New hope to reduce cholesterol
Cholesterol levels in our blood are one of the most important checkpoints of overall health. Research continues to provide a growing number of options to reduce cholesterol levels in our blood, whether from medical treatments or natural sources. For example, the humble onion, one of Awaji Island’s most famous foods, has been found to contain quercetin and other cholesterol-cutting elements, as mentioned on this site (https://aihl-pasonagroup.com/en/onion/). In this article, however, we focus on a cutting edge medical breakthrough that may rival Awaji onions as a way to keep our blood flowing healthily.
When LDL (low density lipoprotein), an indicator of blood health, binds with cholesterol and accumulates through an unhealthy diet, it collects on the surface of blood vessels. These aggregates are removed by white blood cells, but this immune response also causes cellular inflammation on the vessel surface. Such inflammation may lead to myocardial infarction and/or brain stroke. The decrease of LDL-cholesterol levels in blood is thus an issue of vital importance for health.
A variety of medical treatments have been developed to reduce LDL-cholesterol: one way is to use a drug called statin, a chemical that inhibits the enzyme required for cholesterol synthesis. Cholesterol is thus taken up into liver cells from blood, leading to a reduction of its level in our veins. To facilitate this uptake, a receptor protein is required in the liver cell membrane. This receptor protein is known to be destabilized when binding to another protein named Pcsk9. Therefore, if the binding of Pcsk9 to the receptor could be blocked or its synthesis inhibited, blood LDL-cholesterol levels could be reduced. Based on this premise, an antibody that causes the degradation of the Pcsk9 protein has been developed and is now commercially available. However, this type of drug is expensive, so attention has turned to new ways to destabilize or inhibit synthesis of Pcsk9.
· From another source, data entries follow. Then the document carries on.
File: src/rtl/fifo_pkg.sv
`default_nettype none
// ============================================================================
//  Package     : fifo_pkg
//  Description : Shared types and helpers for the FIFO pointer/flag
//                controller. Provides the per-cycle qualified-operation
//                encoding and a depth helper.
//  Revision    : 1.0 - initial release
// ============================================================================
package fifo_pkg;

  // Qualified operation performed at the next clock edge.
  // Bit 1 = qualified write, bit 0 = qualified read.
  typedef enum logic [1:0] {
    FIFO_NOP = 2'b00,
    FIFO_RD  = 2'b01,
    FIFO_WR  = 2'b10,
    FIFO_RW  = 2'b11
  } fifo_op_t;

  // Number of storage entries addressed by 'aw' address bits.
  function automatic int unsigned depth(input int unsigned aw);
    return 32'd1 << aw;
  endfunction

endpackage : fifo_pkg
`default_nettype wire

File: src/rtl/fifo_ctrl.sv
`default_nettype none
// ============================================================================
//  Module      : fifo_ctrl
//  Description : Pointer/flag controller for a register-file FIFO. Produces
//                the storage write strobe and read/write addresses plus
//                full/empty status. Storage read is combinational from
//                r_addr, so the head word is valid whenever empty is low.
//
//  Ports
//    clk      in   1             system clock, rising edge
//    reset_n  in   1             asynchronous active-low reset
//    wr       in   1             producer push request
//    rd       in   1             consumer pop request
//    wr_en    out  1             storage write strobe (qualified push)
//    w_addr   out  ADDR_WIDTH    storage write address
//    r_addr   out  ADDR_WIDTH    storage read address (head)
//    full     out  1             no free entry
//    empty    out  1             no valid entry
//    level    out  ADDR_WIDTH+1  occupancy 0..depth (FIFO_CTRL_LEVEL_EN only)
//
//  Build options
//    FIFO_CTRL_LEVEL_EN : adds the registered 'level' occupancy output.
//
//  Revision    : 1.0 - initial release
// ============================================================================
module fifo_ctrl
  import fifo_pkg::*;
#(
  parameter int unsigned ADDR_WIDTH = 2
) (
  input  logic                  clk,
  input  logic                  reset_n,
  input  logic                  wr,
  input  logic                  rd,
  output logic                  wr_en,
  output logic [ADDR_WIDTH-1:0] w_addr,
  output logic [ADDR_WIDTH-1:0] r_addr,
  output logic                  full,
  output logic                  empty
`ifdef FIFO_CTRL_LEVEL_EN
  ,
  output logic [ADDR_WIDTH:0]   level
`endif
);

  localparam logic [ADDR_WIDTH:0] c_ptr_one = (ADDR_WIDTH+1)'(1);
  localparam logic [ADDR_WIDTH:0] c_depth   = (ADDR_WIDTH+1)'(depth(ADDR_WIDTH));

  // Pointers carry one extra wrap bit so that full and empty can be told
  // apart when the address bits are equal.
  logic [ADDR_WIDTH:0] w_ptr_q, w_ptr_d;
  logic [ADDR_WIDTH:0] r_ptr_q, r_ptr_d;

  logic     do_wr;
  logic     do_rd;
  fifo_op_t op;

  // --------------------------------------------------------------------------
  // Flags from registered pointers
  // --------------------------------------------------------------------------
  assign empty = (w_ptr_q == r_ptr_q);
  assign full  = (w_ptr_q[ADDR_WIDTH-1:0] == r_ptr_q[ADDR_WIDTH-1:0]) &&
                 (w_ptr_q[ADDR_WIDTH]     != r_ptr_q[ADDR_WIDTH]);

  assign w_addr = w_ptr_q[ADDR_WIDTH-1:0];
  assign r_addr = r_ptr_q[ADDR_WIDTH-1:0];

  // --------------------------------------------------------------------------
  // Operation qualification
  // A write into a full FIFO is accepted when a pop happens on the same edge:
  // the head slot (r_addr == w_addr) is read combinationally before the edge
  // overwrites it. A read from an empty FIFO is ignored, and there is no
  // bypass of a same-cycle write to the read side.
  // --------------------------------------------------------------------------
  assign do_wr = wr && (!full || rd);
  assign do_rd = rd && !empty;
  assign wr_en = do_wr;

  assign op = fifo_op_t'({do_wr, do_rd});

  // --------------------------------------------------------------------------
  // Pointer next-state
  // --------------------------------------------------------------------------
  always_comb begin
    w_ptr_d = w_ptr_q;
    r_ptr_d = r_ptr_q;
    case (op)
      FIFO_WR: w_ptr_d = w_ptr_q + c_ptr_one;
      FIFO_RD: r_ptr_d = r_ptr_q + c_ptr_one;
      FIFO_RW: begin
        w_ptr_d = w_ptr_q + c_ptr_one;
        r_ptr_d = r_ptr_q + c_ptr_one;
      end
      default: begin
        w_ptr_d = w_ptr_q;
        r_ptr_d = r_ptr_q;
      end
    endcase
  end

  always_ff @(posedge clk or negedge reset_n) begin
    if (!reset_n) begin
      w_ptr_q <= '0;
      r_ptr_q <= '0;
    end else begin
      w_ptr_q <= w_ptr_d;
      r_ptr_q <= r_ptr_d;
    end
  end

`ifdef FIFO_CTRL_LEVEL_EN
  // --------------------------------------------------------------------------
  // Occupancy counter. Kept as its own register so 'level' is a clean flop
  // output; it tracks w_ptr - r_ptr by construction.
  // --------------------------------------------------------------------------
  logic [ADDR_WIDTH:0] level_q, level_d;

  always_comb begin
    level_d = level_q;
    case (op)
      FIFO_WR: level_d = level_q + c_ptr_one;
      FIFO_RD: level_d = level_q - c_ptr_one;
      default: level_d = level_q;
    endcase
  end

  always_ff @(posedge clk or negedge reset_n) begin
    if (!reset_n) begin
      level_q <= '0;
    end else begin
      level_q <= level_d;
    end
  end

  assign level = level_q;

  always @(posedge clk) begin
    if (reset_n) begin
      assert (level_q == (w_ptr_q - r_ptr_q));
      assert (level_q <= c_depth);
    end
  end
`endif

  // Full and empty are mutually exclusive whenever the pointers are sane.
  always @(posedge clk) begin
    if (reset_n) begin
      assert (!(full && empty));
      assert ((w_ptr_q - r_ptr_q) <= c_depth);
    end
  end

endmodule : fifo_ctrl
`default_nettype wire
Along this vein, a new medical method has given reason for hope, reported by M. A. Cappelluti et al. (Durable and efficient gene silencing in vivo by hit- and run epigenetic editing, Nature (2024) Feb. 28th issue.). First, the key is to prevent the Pcsk9 gene DNA information (mRNA) from being read by inhibiting mRNA synthesis of its DNA (silencing the gene). In cells, mRNA synthesis is suppressed through the methylation of a specific DNA sequence located upstream from the target gene. This DNA methylation prevents the usual proteins required for mRNA synthesis from starting their binding process.
Fig. Flow of genetic information from DNA to protein.
Fig. Methylation of DNA inhibits translation of genetic information from DNA to mRNA.
M.A. Cappelluti et al. synthesized an artificial mRNA coded as a DNA methylase. Then, using a well-known protein motif for DNA binding, his team was able to fuse the methylase to this motif. This artificial mRNA (DNA binding domain plus methylase domain) was delivered into the Pcsk9 cell packaged in a capsule made of lipids called a liposome (a method which earned the developers, Dr. K. Kariko and Dr. D. Weisseman, the Nobel Prize 2023). Injecting this artificial mRNA into mice caused a significant decrease of Pcsk9 synthesis, leading to a decrease of LDL-cholesterol in blood. This reduction was observed in the mice even one year afterward. The authors have discussed adapting this new method to humans as a promising new approach. The artificial silencing of genes is a technique which may be applied to suppress other unfavorable genetic processes, including those leading to the onset of cancer.